**INSTRUCTIONS TO FOLLOW**:
Your response must be made up of each line in the data below that contains the string "names".

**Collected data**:
BEGIN
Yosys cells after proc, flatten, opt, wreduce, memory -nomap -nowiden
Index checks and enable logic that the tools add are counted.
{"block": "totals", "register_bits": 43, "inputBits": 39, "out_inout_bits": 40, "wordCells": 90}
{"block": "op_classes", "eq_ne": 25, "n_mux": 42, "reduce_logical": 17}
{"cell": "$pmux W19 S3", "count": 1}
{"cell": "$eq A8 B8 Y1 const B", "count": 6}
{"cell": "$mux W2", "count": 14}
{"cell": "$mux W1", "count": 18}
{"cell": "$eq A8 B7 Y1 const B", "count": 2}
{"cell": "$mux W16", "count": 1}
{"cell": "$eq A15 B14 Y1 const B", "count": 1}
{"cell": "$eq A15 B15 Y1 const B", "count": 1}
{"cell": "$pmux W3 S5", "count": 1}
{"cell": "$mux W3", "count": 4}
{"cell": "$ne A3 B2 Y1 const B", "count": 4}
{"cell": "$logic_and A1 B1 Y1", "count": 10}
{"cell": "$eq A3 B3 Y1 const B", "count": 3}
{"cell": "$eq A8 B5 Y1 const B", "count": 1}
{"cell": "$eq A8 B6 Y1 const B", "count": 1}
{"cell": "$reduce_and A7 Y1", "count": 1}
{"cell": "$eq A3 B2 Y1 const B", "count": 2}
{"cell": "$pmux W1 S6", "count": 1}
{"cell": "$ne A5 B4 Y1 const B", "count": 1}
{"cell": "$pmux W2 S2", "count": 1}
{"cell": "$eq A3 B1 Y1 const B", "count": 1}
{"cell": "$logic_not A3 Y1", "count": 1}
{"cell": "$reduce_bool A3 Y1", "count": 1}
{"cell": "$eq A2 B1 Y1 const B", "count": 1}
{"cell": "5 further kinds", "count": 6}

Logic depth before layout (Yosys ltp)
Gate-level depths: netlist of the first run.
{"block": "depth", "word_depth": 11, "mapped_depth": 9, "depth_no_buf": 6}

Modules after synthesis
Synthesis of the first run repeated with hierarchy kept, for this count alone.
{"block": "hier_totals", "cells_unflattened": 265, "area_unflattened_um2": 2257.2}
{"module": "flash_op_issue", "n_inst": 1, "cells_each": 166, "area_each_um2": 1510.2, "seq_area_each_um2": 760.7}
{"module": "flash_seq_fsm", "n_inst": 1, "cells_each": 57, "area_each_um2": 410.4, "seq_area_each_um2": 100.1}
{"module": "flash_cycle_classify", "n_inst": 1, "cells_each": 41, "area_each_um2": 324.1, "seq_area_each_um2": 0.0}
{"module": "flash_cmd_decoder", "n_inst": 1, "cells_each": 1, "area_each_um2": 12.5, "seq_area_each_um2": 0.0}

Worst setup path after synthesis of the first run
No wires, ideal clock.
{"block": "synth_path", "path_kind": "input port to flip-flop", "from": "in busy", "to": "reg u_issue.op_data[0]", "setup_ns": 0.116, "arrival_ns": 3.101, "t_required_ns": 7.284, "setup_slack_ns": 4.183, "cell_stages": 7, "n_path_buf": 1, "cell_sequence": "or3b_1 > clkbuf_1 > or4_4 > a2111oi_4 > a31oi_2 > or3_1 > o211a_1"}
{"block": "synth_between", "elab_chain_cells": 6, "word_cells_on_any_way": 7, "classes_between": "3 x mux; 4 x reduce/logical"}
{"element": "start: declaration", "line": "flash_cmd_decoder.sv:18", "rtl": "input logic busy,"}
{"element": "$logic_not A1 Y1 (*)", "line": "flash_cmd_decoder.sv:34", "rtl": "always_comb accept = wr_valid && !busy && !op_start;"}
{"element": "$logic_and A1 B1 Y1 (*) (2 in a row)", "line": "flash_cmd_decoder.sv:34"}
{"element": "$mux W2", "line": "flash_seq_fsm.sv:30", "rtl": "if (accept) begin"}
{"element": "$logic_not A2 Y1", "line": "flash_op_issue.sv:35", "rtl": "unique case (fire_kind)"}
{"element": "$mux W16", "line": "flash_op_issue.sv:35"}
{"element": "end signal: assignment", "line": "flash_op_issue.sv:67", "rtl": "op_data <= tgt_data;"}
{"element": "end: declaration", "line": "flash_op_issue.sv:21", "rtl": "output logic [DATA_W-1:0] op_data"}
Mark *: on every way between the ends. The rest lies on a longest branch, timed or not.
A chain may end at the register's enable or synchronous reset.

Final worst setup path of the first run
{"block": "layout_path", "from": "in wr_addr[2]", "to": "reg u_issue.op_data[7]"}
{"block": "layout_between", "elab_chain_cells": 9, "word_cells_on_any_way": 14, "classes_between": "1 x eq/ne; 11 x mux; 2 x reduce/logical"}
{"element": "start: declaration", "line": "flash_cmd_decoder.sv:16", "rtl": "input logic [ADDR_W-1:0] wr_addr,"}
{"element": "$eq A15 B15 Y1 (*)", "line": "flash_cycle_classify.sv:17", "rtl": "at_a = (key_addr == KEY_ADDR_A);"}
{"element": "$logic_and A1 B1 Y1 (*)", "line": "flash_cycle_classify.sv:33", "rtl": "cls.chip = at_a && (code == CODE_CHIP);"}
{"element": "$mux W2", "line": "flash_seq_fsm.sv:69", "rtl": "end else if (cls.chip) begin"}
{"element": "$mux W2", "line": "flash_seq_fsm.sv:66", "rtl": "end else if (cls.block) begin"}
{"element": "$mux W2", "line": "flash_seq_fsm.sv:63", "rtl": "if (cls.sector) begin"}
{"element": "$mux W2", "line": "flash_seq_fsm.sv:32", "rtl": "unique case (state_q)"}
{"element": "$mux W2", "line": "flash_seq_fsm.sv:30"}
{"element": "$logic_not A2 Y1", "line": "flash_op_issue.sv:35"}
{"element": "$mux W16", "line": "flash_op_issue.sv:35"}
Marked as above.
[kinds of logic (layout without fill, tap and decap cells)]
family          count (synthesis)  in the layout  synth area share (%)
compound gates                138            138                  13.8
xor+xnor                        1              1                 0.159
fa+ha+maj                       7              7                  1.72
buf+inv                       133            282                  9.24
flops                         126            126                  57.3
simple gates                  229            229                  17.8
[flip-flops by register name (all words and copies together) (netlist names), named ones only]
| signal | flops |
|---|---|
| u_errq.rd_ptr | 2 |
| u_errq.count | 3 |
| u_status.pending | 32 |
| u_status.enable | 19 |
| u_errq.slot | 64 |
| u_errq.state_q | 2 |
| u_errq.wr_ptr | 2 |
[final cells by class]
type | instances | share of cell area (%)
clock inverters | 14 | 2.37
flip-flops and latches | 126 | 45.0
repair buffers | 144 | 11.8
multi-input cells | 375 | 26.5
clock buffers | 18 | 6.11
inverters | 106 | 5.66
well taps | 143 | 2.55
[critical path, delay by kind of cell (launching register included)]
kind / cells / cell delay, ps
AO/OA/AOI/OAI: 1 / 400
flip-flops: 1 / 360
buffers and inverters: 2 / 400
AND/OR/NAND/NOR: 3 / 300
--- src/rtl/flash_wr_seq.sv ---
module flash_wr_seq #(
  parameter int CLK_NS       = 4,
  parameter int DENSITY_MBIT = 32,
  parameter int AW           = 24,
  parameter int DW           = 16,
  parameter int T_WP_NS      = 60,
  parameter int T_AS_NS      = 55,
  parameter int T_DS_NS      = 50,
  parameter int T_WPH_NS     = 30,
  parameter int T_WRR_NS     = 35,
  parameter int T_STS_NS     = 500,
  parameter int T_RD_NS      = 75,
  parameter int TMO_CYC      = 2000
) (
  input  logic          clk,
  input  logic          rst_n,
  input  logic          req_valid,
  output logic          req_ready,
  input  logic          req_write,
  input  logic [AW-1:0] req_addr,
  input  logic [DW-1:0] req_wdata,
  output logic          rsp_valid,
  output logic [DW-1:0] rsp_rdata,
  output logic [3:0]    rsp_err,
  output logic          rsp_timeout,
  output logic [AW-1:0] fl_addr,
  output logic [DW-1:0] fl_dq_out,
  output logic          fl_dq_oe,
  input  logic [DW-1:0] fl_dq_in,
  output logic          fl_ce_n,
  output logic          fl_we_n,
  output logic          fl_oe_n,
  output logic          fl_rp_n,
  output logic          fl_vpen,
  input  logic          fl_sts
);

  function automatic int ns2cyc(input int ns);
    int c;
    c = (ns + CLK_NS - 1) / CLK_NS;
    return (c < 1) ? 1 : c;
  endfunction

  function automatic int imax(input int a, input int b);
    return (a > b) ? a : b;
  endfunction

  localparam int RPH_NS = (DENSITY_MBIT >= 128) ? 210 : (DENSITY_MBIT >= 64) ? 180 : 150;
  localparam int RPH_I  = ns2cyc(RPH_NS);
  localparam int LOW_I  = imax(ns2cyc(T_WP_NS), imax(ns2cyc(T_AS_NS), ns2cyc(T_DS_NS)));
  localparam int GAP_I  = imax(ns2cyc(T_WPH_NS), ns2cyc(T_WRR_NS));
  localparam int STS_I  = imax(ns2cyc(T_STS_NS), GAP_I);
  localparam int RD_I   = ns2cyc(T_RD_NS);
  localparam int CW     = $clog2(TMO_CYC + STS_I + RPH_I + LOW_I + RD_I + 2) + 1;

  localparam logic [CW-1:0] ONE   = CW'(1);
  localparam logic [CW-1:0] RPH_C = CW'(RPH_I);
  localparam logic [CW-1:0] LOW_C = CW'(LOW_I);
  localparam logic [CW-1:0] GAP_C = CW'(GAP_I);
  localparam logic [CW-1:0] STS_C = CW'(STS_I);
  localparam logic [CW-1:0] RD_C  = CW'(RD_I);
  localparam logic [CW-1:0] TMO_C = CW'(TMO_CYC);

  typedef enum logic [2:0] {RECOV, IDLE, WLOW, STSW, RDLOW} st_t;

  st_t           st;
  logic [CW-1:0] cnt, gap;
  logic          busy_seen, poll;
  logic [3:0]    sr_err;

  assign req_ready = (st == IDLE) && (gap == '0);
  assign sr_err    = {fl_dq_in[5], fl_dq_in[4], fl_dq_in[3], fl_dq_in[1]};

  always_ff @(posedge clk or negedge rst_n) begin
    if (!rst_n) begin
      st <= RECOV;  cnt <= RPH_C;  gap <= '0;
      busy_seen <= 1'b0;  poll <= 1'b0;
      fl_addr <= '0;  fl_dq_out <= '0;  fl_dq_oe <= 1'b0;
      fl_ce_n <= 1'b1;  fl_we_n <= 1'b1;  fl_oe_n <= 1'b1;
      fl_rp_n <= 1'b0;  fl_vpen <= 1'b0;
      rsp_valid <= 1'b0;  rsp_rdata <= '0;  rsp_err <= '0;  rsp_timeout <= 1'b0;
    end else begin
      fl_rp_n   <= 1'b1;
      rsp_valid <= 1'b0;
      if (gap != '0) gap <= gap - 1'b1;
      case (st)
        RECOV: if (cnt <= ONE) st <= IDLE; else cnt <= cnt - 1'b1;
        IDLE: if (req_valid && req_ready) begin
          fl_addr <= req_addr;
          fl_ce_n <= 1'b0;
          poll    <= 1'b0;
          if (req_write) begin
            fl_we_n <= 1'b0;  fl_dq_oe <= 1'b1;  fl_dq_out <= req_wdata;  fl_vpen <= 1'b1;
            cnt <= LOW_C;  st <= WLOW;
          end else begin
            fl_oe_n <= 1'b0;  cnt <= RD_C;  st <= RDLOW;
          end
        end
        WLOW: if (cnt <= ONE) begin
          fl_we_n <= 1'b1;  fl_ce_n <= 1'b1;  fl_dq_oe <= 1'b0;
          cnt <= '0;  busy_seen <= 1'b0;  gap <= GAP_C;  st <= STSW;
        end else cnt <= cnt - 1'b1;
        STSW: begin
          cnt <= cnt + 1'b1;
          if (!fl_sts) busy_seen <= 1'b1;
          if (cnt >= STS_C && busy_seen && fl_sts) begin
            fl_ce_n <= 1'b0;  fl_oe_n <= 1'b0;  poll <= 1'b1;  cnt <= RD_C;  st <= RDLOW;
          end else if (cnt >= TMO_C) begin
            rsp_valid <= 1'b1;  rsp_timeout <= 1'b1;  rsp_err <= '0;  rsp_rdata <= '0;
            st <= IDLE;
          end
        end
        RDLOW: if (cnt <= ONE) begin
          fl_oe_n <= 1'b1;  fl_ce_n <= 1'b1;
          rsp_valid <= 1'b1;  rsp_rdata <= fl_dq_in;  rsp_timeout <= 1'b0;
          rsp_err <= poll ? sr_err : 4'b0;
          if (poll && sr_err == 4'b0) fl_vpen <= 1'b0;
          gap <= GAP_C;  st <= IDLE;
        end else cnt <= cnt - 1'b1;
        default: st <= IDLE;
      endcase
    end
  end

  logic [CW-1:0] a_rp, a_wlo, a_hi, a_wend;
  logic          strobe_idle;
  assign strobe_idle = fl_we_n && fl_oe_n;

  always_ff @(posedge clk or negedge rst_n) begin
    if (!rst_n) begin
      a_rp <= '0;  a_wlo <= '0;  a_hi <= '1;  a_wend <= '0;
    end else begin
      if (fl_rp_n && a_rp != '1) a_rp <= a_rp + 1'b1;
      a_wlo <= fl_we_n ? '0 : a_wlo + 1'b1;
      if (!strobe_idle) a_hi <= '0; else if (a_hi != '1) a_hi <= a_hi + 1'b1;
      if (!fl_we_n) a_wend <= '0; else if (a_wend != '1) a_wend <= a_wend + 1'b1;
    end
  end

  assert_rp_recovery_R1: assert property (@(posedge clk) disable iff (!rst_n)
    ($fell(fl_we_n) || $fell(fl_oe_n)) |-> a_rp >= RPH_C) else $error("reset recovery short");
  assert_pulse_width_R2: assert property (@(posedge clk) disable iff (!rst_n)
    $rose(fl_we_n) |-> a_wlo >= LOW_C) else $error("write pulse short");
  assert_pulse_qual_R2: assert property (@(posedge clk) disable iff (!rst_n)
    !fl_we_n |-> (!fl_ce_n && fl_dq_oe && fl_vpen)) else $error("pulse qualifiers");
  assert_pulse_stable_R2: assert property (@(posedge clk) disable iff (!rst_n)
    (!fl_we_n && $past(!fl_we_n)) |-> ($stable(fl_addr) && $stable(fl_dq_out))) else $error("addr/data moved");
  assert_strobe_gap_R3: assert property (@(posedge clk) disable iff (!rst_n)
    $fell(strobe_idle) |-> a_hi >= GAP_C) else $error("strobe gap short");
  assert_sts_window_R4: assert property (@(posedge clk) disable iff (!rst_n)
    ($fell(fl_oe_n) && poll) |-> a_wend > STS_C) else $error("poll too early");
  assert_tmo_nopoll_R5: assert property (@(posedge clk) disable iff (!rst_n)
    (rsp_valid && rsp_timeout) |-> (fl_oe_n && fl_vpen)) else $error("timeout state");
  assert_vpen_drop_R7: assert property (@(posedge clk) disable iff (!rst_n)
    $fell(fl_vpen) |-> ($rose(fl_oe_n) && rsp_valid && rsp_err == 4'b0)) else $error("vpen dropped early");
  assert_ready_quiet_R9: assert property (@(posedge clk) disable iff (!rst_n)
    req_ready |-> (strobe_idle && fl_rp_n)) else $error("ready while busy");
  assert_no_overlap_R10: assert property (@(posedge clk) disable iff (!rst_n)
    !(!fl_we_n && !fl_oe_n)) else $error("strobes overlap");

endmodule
END
BEGIN
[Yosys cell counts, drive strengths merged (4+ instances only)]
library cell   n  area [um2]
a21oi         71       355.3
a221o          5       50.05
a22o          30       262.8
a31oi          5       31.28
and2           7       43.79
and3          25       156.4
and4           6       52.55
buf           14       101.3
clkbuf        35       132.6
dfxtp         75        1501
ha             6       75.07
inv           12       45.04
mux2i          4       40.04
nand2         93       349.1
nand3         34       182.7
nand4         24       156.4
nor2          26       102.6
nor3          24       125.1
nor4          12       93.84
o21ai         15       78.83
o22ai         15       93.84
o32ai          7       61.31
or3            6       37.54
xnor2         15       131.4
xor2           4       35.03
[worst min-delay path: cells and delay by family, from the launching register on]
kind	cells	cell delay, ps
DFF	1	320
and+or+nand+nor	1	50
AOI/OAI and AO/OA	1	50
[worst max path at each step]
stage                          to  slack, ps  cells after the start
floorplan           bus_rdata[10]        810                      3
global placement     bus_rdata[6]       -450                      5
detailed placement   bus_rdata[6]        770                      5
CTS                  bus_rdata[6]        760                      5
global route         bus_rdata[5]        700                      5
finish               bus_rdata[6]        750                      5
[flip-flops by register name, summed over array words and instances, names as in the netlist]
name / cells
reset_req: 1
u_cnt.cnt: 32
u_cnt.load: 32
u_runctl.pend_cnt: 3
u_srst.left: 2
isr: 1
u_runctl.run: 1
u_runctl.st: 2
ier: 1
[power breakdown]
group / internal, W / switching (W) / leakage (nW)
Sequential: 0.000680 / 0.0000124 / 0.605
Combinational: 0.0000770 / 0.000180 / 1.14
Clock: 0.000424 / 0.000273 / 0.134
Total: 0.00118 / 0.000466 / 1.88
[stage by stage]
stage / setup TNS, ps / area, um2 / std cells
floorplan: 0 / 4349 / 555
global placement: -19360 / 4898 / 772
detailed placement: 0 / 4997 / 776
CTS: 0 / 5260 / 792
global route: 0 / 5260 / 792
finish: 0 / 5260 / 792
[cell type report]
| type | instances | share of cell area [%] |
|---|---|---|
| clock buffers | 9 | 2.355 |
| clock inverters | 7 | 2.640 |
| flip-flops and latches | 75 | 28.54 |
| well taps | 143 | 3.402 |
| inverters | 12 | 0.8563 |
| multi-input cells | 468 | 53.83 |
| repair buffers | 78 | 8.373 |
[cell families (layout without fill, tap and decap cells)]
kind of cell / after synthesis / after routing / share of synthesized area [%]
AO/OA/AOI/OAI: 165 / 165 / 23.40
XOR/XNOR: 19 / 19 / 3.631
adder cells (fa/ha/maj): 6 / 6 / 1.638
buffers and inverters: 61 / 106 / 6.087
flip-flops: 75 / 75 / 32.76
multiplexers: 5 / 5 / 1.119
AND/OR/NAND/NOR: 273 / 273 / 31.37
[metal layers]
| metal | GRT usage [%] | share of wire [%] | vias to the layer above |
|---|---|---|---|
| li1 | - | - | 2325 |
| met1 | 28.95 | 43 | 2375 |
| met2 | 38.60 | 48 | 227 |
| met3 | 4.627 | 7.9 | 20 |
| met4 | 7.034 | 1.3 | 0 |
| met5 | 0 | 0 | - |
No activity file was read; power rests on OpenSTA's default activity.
END
**RESULT FOR THIS TASK**:
[flip-flops by register name (all words and copies together) (netlist names), named ones only]
[flip-flops by register name, summed over array words and instances, names as in the netlist]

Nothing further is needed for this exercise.